Exercise objective:
In the records below, find the line with "localparam int SGR_OP_W" and the line with "localparam int SGR_COLOR_W"; return exactly those lines and every line between them.

START Material for this exercise

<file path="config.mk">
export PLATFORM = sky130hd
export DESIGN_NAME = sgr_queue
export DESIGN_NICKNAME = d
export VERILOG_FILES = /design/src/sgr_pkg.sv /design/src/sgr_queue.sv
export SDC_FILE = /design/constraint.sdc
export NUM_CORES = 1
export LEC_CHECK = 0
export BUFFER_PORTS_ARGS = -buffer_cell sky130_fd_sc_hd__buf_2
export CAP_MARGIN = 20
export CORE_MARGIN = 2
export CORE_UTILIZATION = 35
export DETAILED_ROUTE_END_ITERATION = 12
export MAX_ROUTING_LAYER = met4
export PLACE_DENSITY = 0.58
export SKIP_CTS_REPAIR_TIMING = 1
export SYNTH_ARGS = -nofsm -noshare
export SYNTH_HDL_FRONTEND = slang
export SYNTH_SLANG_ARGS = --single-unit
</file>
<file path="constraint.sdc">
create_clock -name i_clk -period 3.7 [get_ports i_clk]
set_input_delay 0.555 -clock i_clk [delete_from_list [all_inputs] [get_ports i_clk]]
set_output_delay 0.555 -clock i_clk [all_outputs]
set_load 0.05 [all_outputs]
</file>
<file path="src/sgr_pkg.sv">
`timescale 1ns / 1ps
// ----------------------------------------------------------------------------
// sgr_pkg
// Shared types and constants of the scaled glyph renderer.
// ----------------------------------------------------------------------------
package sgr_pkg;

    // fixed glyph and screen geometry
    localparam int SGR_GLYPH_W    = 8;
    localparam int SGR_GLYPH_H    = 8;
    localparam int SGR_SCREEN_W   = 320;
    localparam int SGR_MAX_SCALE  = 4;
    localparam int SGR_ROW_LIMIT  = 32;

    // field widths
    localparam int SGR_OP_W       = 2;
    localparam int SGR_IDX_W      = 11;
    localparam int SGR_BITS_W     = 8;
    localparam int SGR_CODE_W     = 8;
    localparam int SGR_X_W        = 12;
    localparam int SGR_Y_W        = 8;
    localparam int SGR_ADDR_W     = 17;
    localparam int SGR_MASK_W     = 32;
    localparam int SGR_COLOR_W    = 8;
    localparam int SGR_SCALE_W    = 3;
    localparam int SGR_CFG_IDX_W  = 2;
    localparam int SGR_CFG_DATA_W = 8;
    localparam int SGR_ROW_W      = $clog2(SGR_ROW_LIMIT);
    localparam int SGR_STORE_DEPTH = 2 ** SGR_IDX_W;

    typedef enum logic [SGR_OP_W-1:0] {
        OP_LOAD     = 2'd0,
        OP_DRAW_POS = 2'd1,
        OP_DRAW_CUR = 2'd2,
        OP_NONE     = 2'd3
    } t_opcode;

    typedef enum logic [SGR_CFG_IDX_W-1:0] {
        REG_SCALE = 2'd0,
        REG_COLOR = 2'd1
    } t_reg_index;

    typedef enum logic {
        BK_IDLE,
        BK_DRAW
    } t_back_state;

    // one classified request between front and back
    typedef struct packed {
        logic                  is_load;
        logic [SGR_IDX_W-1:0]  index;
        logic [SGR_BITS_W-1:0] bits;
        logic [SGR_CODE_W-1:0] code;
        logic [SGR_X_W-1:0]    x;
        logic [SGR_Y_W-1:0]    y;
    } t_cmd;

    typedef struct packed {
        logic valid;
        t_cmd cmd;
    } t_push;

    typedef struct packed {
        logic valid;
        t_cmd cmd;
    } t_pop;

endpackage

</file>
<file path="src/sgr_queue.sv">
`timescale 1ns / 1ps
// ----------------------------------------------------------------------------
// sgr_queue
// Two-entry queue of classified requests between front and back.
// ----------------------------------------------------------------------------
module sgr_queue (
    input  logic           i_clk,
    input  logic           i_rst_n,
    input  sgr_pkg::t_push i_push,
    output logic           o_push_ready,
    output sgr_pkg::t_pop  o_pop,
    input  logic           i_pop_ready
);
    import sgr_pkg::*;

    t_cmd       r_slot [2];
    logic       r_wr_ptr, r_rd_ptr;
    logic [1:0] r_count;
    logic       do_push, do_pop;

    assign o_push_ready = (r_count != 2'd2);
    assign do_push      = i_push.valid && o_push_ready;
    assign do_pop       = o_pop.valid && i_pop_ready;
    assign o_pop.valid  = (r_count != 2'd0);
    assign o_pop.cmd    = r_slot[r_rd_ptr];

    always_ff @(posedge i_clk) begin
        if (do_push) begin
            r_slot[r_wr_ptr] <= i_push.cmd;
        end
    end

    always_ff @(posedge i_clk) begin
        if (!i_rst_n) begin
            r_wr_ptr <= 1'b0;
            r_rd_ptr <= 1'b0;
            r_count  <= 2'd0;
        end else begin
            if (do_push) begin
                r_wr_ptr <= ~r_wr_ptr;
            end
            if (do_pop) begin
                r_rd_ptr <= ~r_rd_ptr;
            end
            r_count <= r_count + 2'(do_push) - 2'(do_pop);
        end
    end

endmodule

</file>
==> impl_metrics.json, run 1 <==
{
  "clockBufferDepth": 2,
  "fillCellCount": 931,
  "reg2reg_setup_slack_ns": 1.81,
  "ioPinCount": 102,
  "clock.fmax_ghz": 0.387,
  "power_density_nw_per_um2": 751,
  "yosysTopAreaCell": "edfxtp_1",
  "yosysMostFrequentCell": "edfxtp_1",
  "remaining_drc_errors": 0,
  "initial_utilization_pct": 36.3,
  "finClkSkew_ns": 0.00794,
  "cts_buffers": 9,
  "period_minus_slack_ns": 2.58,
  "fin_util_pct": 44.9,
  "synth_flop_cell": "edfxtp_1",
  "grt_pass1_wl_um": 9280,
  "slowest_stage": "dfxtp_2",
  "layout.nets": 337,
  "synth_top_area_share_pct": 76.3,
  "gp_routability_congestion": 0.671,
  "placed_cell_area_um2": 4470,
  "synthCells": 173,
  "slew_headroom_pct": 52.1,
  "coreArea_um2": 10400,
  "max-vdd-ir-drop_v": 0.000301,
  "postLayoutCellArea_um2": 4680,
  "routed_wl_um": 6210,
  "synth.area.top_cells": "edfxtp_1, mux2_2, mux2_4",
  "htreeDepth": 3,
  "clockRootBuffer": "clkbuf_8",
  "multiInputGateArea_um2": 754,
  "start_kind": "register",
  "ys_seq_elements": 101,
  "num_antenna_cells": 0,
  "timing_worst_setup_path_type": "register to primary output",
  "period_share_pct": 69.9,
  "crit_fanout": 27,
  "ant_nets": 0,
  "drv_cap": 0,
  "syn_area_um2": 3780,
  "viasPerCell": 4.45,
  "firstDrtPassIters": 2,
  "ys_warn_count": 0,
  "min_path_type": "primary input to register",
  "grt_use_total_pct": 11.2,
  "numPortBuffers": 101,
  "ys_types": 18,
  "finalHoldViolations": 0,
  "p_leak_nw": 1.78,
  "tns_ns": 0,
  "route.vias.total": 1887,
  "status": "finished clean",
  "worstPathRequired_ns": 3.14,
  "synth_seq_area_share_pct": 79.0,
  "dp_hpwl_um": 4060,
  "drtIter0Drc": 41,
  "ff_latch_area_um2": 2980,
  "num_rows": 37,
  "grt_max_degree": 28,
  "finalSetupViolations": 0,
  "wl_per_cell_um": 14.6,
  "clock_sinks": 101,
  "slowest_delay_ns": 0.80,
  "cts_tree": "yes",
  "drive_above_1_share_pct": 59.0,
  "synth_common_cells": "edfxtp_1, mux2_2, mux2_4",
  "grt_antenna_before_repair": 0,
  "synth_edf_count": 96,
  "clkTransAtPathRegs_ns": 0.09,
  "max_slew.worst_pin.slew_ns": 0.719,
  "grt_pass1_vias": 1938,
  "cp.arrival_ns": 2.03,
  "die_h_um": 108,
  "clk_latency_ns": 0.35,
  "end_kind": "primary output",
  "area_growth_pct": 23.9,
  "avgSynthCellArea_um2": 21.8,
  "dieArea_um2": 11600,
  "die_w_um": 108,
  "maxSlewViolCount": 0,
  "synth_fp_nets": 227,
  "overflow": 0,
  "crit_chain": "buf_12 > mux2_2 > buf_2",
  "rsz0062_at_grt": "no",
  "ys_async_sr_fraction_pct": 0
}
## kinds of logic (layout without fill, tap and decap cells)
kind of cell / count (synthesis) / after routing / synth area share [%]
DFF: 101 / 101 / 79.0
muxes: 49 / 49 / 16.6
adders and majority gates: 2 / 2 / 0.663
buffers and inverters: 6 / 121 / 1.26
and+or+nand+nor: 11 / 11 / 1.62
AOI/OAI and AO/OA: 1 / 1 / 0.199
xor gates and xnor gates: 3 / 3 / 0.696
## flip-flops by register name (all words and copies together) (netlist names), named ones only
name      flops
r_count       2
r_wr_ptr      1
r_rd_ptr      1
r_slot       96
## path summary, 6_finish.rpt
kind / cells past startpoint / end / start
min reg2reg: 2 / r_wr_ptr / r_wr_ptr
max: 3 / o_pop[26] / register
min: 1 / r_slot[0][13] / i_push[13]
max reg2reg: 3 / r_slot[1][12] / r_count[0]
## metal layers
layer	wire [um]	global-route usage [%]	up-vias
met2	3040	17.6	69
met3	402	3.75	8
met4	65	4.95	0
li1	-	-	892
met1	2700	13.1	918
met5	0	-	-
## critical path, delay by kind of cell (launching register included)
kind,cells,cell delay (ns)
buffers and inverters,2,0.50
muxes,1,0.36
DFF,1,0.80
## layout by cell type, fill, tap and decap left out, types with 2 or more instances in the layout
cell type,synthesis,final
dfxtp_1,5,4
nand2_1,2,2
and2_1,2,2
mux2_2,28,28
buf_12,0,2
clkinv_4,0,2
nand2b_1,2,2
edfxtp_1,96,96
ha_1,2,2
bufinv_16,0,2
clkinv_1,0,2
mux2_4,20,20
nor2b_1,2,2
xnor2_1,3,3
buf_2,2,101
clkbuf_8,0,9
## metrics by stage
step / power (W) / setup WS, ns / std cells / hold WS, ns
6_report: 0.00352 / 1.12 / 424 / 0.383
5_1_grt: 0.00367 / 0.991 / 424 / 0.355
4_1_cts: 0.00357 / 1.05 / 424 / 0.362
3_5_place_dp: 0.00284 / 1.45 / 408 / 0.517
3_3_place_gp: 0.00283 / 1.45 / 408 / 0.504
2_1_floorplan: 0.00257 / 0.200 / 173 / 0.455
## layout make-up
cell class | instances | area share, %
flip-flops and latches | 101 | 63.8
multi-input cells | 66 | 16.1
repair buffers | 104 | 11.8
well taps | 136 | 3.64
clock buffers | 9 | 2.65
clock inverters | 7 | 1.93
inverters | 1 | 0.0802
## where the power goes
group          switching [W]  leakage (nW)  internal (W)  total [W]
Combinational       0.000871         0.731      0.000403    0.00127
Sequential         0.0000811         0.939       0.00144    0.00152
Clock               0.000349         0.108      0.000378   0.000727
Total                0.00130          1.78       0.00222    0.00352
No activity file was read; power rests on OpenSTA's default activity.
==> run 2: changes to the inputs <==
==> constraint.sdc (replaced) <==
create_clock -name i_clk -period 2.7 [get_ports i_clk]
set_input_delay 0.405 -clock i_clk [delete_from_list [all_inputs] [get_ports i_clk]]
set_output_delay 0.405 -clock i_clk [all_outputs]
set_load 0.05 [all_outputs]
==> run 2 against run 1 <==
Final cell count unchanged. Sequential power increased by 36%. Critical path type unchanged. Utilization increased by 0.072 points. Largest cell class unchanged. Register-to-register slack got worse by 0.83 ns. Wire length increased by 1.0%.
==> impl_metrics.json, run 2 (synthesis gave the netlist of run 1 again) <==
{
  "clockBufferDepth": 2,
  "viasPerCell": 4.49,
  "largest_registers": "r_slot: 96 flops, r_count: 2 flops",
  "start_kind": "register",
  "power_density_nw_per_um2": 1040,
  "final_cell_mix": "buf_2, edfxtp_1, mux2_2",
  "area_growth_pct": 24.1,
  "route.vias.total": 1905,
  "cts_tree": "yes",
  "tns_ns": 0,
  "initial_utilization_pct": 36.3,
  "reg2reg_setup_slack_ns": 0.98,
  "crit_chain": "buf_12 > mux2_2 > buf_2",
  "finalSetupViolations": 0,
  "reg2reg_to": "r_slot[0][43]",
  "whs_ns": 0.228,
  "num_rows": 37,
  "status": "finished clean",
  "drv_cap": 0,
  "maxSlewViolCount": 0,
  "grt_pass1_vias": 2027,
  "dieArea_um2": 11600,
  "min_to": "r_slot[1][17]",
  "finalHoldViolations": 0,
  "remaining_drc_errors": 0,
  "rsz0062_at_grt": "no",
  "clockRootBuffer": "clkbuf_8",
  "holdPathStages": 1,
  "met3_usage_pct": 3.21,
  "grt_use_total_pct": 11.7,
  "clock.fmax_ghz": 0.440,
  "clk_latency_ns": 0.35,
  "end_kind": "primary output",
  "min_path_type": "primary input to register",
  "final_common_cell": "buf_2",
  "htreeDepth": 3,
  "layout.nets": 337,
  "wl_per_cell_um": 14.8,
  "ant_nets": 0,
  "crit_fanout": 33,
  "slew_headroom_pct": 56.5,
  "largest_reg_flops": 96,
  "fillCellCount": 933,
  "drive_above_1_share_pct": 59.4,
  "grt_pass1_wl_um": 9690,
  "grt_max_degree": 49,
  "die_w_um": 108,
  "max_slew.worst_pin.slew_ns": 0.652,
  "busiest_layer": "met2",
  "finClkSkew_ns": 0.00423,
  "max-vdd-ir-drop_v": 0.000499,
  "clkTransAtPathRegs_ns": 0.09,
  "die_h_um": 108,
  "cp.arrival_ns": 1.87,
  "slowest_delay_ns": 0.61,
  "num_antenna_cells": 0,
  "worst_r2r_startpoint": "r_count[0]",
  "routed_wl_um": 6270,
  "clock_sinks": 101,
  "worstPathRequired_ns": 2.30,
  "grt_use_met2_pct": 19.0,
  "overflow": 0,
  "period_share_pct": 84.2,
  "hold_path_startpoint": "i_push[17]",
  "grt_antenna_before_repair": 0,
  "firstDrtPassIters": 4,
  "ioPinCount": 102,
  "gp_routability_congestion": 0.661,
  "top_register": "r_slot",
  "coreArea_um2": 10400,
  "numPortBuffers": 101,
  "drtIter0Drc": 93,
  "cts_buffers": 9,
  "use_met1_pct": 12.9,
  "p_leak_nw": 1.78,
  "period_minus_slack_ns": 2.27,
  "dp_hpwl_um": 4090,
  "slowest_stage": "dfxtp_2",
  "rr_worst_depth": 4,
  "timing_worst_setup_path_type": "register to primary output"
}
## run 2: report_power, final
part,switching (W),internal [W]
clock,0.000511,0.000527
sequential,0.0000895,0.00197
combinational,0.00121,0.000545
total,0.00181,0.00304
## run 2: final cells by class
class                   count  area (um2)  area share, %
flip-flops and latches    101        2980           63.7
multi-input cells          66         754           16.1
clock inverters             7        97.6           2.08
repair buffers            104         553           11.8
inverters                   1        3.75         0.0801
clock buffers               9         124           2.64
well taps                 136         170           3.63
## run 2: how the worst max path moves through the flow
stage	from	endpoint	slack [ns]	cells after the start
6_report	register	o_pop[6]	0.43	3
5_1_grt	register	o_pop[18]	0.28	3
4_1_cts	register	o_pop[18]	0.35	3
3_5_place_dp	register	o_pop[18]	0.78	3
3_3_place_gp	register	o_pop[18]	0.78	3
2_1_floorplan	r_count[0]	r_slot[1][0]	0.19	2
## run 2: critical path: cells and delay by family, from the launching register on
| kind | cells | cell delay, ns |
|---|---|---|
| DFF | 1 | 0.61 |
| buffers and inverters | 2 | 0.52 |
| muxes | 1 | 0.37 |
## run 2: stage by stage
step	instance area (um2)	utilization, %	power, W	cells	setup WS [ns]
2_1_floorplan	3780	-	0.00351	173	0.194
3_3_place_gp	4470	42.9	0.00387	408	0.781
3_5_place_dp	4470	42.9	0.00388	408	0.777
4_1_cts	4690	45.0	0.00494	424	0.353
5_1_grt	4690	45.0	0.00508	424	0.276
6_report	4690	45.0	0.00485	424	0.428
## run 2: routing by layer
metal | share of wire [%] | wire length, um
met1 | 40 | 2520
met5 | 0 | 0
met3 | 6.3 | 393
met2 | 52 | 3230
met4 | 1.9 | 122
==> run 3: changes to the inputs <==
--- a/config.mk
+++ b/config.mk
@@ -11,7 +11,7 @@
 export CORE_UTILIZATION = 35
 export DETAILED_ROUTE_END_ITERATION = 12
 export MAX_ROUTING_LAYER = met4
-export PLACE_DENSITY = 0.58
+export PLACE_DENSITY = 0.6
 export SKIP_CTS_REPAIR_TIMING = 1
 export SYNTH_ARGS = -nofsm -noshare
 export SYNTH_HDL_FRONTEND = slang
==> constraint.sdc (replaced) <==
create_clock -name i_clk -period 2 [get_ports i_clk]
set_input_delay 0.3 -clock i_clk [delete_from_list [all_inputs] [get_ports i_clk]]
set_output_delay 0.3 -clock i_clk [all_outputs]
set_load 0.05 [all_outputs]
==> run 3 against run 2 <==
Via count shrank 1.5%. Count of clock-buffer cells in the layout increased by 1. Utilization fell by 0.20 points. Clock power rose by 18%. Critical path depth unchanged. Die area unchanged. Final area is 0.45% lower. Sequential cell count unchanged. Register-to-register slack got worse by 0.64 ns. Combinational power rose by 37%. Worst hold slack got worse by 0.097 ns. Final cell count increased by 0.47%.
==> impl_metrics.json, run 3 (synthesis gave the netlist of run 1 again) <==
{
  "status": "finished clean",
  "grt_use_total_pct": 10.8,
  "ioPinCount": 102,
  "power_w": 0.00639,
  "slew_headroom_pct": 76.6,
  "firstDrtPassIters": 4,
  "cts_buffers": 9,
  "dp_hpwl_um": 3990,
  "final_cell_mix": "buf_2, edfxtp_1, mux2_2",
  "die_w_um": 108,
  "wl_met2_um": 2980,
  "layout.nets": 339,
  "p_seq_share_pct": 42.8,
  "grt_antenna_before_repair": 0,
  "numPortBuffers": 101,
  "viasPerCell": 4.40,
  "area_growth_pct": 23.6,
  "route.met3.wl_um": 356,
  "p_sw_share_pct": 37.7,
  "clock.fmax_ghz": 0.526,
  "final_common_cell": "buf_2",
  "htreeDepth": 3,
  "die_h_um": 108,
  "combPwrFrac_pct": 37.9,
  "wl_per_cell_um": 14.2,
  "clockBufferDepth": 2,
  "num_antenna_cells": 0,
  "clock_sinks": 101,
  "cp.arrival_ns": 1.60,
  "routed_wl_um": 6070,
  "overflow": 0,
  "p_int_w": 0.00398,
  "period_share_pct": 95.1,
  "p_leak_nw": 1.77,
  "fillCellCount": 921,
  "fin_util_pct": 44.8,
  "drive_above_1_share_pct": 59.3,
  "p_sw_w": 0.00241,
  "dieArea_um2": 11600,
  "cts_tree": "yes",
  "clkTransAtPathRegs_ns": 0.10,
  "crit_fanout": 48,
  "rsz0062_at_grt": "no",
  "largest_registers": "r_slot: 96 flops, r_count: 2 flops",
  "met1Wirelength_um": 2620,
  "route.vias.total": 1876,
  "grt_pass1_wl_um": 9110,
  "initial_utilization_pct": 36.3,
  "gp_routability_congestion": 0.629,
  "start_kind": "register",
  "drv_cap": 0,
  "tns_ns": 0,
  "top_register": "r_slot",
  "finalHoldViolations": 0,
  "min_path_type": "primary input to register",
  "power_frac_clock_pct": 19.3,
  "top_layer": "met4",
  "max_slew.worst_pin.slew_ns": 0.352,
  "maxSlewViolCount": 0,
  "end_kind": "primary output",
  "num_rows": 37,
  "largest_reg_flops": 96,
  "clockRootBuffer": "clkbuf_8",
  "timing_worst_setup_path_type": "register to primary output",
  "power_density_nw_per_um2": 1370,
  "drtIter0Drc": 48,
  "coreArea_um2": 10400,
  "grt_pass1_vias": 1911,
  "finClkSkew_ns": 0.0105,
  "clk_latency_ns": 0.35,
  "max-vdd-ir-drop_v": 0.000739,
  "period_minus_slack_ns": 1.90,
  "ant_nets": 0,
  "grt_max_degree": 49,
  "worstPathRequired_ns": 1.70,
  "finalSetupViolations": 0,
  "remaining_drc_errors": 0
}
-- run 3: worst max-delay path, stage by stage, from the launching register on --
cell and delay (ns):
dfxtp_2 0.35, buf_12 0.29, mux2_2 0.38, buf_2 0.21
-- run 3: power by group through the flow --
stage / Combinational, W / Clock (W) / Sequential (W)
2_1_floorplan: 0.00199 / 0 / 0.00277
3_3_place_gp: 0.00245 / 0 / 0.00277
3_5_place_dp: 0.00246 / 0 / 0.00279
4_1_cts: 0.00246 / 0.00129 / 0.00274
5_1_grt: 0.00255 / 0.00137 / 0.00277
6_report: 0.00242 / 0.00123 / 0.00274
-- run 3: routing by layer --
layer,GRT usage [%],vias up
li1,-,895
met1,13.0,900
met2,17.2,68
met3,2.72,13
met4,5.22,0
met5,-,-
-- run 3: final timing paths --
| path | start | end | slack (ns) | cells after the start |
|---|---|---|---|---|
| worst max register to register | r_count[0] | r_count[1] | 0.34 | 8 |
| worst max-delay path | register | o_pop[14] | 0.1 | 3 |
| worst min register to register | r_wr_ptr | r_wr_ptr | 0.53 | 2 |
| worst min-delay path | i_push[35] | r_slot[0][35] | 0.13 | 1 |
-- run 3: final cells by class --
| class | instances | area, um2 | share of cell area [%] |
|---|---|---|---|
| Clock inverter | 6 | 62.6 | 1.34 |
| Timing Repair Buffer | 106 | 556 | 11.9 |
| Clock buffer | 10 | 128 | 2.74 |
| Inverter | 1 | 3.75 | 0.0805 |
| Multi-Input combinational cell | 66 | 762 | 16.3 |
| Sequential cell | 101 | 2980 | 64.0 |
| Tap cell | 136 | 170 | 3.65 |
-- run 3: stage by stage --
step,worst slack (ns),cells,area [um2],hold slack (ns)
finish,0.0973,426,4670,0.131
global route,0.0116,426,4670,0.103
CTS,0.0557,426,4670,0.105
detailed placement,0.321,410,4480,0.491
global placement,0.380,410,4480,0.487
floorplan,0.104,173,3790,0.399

END Material for this exercise

Solution for this exercise:
    localparam int SGR_OP_W       = 2;
    localparam int SGR_IDX_W      = 11;
    localparam int SGR_BITS_W     = 8;
    localparam int SGR_CODE_W     = 8;
    localparam int SGR_X_W        = 12;
    localparam int SGR_Y_W        = 8;
    localparam int SGR_ADDR_W     = 17;
    localparam int SGR_MASK_W     = 32;
    localparam int SGR_COLOR_W    = 8;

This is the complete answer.